### What you should do
List each line of the data in which the string "wdata" appears.

### Records for the exercise
────────

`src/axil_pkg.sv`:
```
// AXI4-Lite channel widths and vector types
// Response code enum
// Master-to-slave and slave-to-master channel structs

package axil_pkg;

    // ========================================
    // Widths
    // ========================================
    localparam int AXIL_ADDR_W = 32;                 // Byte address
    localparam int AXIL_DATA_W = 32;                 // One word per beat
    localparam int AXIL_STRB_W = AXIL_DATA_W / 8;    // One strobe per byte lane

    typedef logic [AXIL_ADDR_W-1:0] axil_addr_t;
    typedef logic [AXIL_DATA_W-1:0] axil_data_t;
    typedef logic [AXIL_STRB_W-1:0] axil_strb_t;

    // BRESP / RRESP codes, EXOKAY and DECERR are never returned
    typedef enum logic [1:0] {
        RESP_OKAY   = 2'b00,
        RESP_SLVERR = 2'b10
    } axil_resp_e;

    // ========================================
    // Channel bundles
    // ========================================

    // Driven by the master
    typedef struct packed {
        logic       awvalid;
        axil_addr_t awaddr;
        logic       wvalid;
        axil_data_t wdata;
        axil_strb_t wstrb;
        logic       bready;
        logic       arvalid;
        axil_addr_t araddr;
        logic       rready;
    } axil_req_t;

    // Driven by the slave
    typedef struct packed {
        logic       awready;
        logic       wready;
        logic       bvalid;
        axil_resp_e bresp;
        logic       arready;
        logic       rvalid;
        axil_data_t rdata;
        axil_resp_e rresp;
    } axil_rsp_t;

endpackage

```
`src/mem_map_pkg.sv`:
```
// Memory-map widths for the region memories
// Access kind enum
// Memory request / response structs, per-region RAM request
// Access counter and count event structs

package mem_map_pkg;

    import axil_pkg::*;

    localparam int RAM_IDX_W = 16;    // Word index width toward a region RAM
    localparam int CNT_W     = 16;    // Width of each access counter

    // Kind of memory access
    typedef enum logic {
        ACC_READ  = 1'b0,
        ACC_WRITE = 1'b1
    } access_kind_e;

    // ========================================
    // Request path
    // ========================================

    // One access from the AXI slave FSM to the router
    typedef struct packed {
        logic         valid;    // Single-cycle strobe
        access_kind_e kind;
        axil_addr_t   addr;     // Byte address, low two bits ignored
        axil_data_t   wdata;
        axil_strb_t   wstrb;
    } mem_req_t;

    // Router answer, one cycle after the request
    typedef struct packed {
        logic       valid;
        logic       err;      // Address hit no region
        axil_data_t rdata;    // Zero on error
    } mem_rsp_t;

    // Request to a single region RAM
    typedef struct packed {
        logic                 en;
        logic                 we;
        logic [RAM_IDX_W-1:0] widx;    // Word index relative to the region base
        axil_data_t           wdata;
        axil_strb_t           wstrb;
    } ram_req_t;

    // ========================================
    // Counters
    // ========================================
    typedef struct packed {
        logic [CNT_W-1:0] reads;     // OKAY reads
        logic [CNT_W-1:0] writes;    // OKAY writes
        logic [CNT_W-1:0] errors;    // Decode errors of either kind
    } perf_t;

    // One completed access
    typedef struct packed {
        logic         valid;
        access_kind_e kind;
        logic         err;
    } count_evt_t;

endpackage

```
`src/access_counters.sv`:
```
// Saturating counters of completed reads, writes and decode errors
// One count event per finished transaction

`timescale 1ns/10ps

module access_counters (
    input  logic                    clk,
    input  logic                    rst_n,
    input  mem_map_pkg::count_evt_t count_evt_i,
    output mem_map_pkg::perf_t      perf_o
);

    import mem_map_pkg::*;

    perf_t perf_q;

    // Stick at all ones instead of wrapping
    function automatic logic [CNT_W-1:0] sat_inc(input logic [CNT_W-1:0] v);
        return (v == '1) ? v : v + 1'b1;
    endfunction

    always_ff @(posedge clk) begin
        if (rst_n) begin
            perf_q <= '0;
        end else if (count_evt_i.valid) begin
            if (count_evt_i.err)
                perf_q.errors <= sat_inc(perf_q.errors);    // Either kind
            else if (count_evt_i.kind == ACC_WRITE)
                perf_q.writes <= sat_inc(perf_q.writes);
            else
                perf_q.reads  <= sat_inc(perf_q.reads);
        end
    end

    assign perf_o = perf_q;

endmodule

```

────────

### Your response
        axil_data_t wdata;
        axil_data_t   wdata;
        axil_data_t           wdata;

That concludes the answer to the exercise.